Location
- 272 Berdan Avenue Wayne, Passaic County, New Jersey 07470 United States
- 40°58′09″N 74°14′28″W﻿ / ﻿40.969097°N 74.241027°W

Information
- Type: Public high school
- Motto: Rock Solid Tradition
- Established: 1966
- School district: Wayne Public Schools
- NCES School ID: 341728004966
- Principal: Michael Rewick
- Faculty: 119.3 FTEs
- Grades: 9 -12
- Enrollment: 1,181 (as of 2023–24)
- Student to teacher ratio: 9.9:1
- Colors: Maroon, White
- Athletics conference: Big North Conference (general) North Jersey Super Football Conference (football)
- Team name: Patriots
- Rival: Wayne Valley High School
- Publication: The Patriot Press
- Website: www.wayneschools.com/o/whhs

= Wayne Hills High School =

High school in Passaic County, New Jersey, US

Wayne Hills High School is a four-year comprehensive community public high school, in Wayne, in Passaic County, in the U.S. state of New Jersey, in the New York metropolitan area. The school serves students in ninth through twelfth grades as one of the two secondary schools that are part of the Wayne Public Schools, the other being Wayne Valley High School.
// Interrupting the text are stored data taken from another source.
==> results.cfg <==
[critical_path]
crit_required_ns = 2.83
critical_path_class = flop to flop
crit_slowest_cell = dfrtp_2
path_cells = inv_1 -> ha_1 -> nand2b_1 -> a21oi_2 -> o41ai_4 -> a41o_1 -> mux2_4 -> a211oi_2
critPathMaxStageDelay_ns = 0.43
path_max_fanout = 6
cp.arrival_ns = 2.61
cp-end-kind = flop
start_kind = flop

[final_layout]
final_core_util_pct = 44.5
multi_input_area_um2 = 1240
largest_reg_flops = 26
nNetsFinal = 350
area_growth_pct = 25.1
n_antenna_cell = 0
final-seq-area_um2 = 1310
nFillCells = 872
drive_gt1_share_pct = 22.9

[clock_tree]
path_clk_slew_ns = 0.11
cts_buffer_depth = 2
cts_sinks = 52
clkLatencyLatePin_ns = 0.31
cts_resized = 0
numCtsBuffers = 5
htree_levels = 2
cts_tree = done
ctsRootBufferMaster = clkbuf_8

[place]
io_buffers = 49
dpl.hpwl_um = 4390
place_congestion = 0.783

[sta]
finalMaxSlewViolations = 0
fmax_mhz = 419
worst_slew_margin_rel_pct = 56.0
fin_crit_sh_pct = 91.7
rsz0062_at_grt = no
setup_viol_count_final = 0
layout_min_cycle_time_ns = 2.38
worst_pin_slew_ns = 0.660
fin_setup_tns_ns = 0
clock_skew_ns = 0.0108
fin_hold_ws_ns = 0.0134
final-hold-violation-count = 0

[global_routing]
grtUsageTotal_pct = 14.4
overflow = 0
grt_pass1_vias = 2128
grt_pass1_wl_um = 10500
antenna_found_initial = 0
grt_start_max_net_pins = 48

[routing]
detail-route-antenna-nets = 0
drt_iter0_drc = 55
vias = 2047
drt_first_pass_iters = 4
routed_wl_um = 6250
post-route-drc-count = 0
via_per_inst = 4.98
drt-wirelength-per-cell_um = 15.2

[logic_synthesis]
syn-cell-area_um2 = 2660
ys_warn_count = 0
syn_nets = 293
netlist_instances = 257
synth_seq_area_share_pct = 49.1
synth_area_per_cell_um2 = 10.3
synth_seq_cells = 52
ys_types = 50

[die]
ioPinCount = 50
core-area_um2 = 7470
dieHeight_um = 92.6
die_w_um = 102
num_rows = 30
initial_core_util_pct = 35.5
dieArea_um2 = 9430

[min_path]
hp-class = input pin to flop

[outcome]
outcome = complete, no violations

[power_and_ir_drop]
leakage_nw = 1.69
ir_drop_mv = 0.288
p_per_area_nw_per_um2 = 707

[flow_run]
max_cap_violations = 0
File: src/hdl/sstl_flags.sv
// Per-entry usage and armed flags of the timer table.
`timescale 1ns / 1ps
module sstl_flags #(
   parameter int NUM_TIMERS = 32
) (
   input  logic                          clock,
   input  logic                          reset,
   input  sstl_pkg::flag_op_type         op,
   input  logic [$clog2(NUM_TIMERS)-1:0] op_idx,
   input  logic [$clog2(NUM_TIMERS)-1:0] busy_idx,
   output logic                          busy,
   input  logic [$clog2(NUM_TIMERS)-1:0] armed_idx,
   output logic                          armed
);
   import sstl_pkg::*;

   logic [NUM_TIMERS-1:0] busy_ff, busy_in;
   logic [NUM_TIMERS-1:0] armed_ff, armed_in;

   always_comb begin
      busy_in  = busy_ff;
      armed_in = armed_ff;
      case (op)
         FL_ALLOC: begin
            busy_in[op_idx] = 1'b1;
         end
         FL_FREE: begin
            busy_in[op_idx] = 1'b0;
         end
         FL_ARM: begin
            busy_in[op_idx]  = 1'b1;
            armed_in[op_idx] = 1'b1;
         end
         FL_DISARM: begin
            armed_in[op_idx] = 1'b0;
         end
         default: begin
         end
      endcase
   end

   always_ff @(posedge clock) begin
      if (reset) begin
         busy_ff  <= NUM_TIMERS'(1);
         armed_ff <= '0;
      end else begin
         busy_ff  <= busy_in;
         armed_ff <= armed_in;
      end
   end

   assign busy  = busy_ff[busy_idx];
   assign armed = armed_ff[armed_idx];
endmodule
File: src/hw/rtl/rcib_pkg.sv
// ---------------------------------------------------------------------------
// rcib_pkg
// Shared constants, codes and types for the radio-control serial frame
// receiver.
// ---------------------------------------------------------------------------
package rcib_pkg;

    // Frame layout.
    localparam int unsigned FRAME_LEN   = 32;
    localparam int unsigned POS_W       = $clog2(FRAME_LEN);
    localparam int unsigned CSUM_POS    = 30;
    localparam int unsigned CH_BASE     = 2;
    localparam logic [7:0]  HDR0        = 8'h20;
    localparam logic [7:0]  HDR1        = 8'h40;
    localparam logic [15:0] SUM_INIT    = 16'hFFFF;

    // Channels.
    localparam int unsigned CHANNELS_DEF = 14;
    localparam int unsigned CH_W         = 4;

    // Counters.
    localparam int unsigned CNT_W = 32;

    // Normalisation: (raw - 1500) * 32768 / 500, done as mag * 8192 / 125.
    // The quotient by 125 is a multiply by a rounded-up reciprocal of
    // 2^29 / 125, which is exact for all dividends below 2^22.
    localparam int unsigned CENTRE     = 1500;
    localparam int unsigned SPAN       = 500;
    localparam int unsigned MAG_W      = 9;
    localparam int unsigned RECIP_SH   = 29;
    localparam int unsigned RECIP_DIV  = 125;
    localparam int unsigned RECIP_W    = 23;
    localparam int unsigned NORM_MUL   = ((1 << RECIP_SH) + RECIP_DIV - 1) / RECIP_DIV;
    localparam int unsigned PROD_W     = MAG_W + RECIP_W;
    localparam int unsigned NORM_RSH   = RECIP_SH - 13;

    // Register reset values.
    localparam logic [15:0] TIMEOUT_RST  = 16'd100;
    localparam logic [14:0] DEADBAND_RST = 15'd1966;

    // Input commands.
    localparam logic [1:0] CMD_BYTE     = 2'd0;
    localparam logic [1:0] CMD_TICK     = 2'd1;
    localparam logic [1:0] CMD_LINE_ERR = 2'd2;

    // Result kinds.
    localparam logic [1:0] KIND_SYNC     = 2'd0;
    localparam logic [1:0] KIND_CHECKSUM = 2'd1;
    localparam logic [1:0] KIND_CHANNEL  = 2'd2;
    localparam logic [1:0] KIND_FAILSAFE = 2'd3;

    // Configuration register indexes.
    localparam int unsigned  REG_IDX_W    = 2;
    localparam logic [1:0]   REG_TIMEOUT  = 2'd0;
    localparam logic [1:0]   REG_DEADBAND = 2'd1;

    // Write request into the frame store.
    typedef struct packed {
        logic             we;
        logic [POS_W-1:0] addr;
        logic [7:0]       data;
    } mem_wr_t;

    function automatic logic [CNT_W-1:0] sat_inc(input logic [CNT_W-1:0] v);
        return (&v) ? v : v + 1'b1;
    endfunction

endpackage

File: src/hw/rtl/rcib_in_if.sv
// ---------------------------------------------------------------------------
// rcib_in_if
// Input channel: one command with an optional received byte per request.
// ---------------------------------------------------------------------------
interface rcib_in_if;
    logic       valid;
    logic       ready;
    logic [1:0] command;
    logic [7:0] rx_byte;

    modport source (output valid, output command, output rx_byte, input ready);
    modport sink   (input valid, input command, input rx_byte, output ready);
endinterface

File: src/hw/rtl/rcib_out_if.sv
// ---------------------------------------------------------------------------
// rcib_out_if
// Result channel: one decoded result with the counter snapshot per request.
// ---------------------------------------------------------------------------
interface rcib_out_if;
    logic               valid;
    logic               ready;
    logic [1:0]         kind;
    logic [3:0]         channel_index;
    logic [15:0]        raw_value;
    logic signed [15:0] normalized;
    logic               last;
    logic [31:0]        sync_errors;
    logic [31:0]        checksum_errors;
    logic [31:0]        valid_frames;

    modport source (output valid, output kind, output channel_index, output raw_value,
                    output normalized, output last, output sync_errors,
                    output checksum_errors, output valid_frames, input ready);
    modport sink   (input valid, input kind, input channel_index, input raw_value,
                    input normalized, input last, input sync_errors,
                    input checksum_errors, input valid_frames, output ready);
endinterface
As of the 2023–24 school year, the school had an enrollment of 1,181 students and 119.3 classroom teachers (on an FTE basis), for a student–teacher ratio of 9.9:1. There were 64 students (5.4% of enrollment) eligible for free lunch and 24 (2.0% of students) eligible for reduced-cost lunch.

==History==
The school opened in September 1966 as the district's second high school. With the opening of the new facility, the district's original secondary school was renamed Wayne Valley High School.

==Awards, recognition and rankings==
In its listing of "America's Best High Schools 2016", the school was ranked 222nd out of 500 best high schools in the country; it was ranked 35th among all high schools in New Jersey and 18th among the state's non-magnet schools.

In the 2011 "Ranking America's High Schools" issue by The Washington Post, the school was ranked 64th in New Jersey and 1,902nd nationwide.
In Newsweek's May 22, 2007 issue, ranking the country's top high schools, Wayne Hills High School was listed in 1102nd place, the 34th-highest ranked school in New Jersey.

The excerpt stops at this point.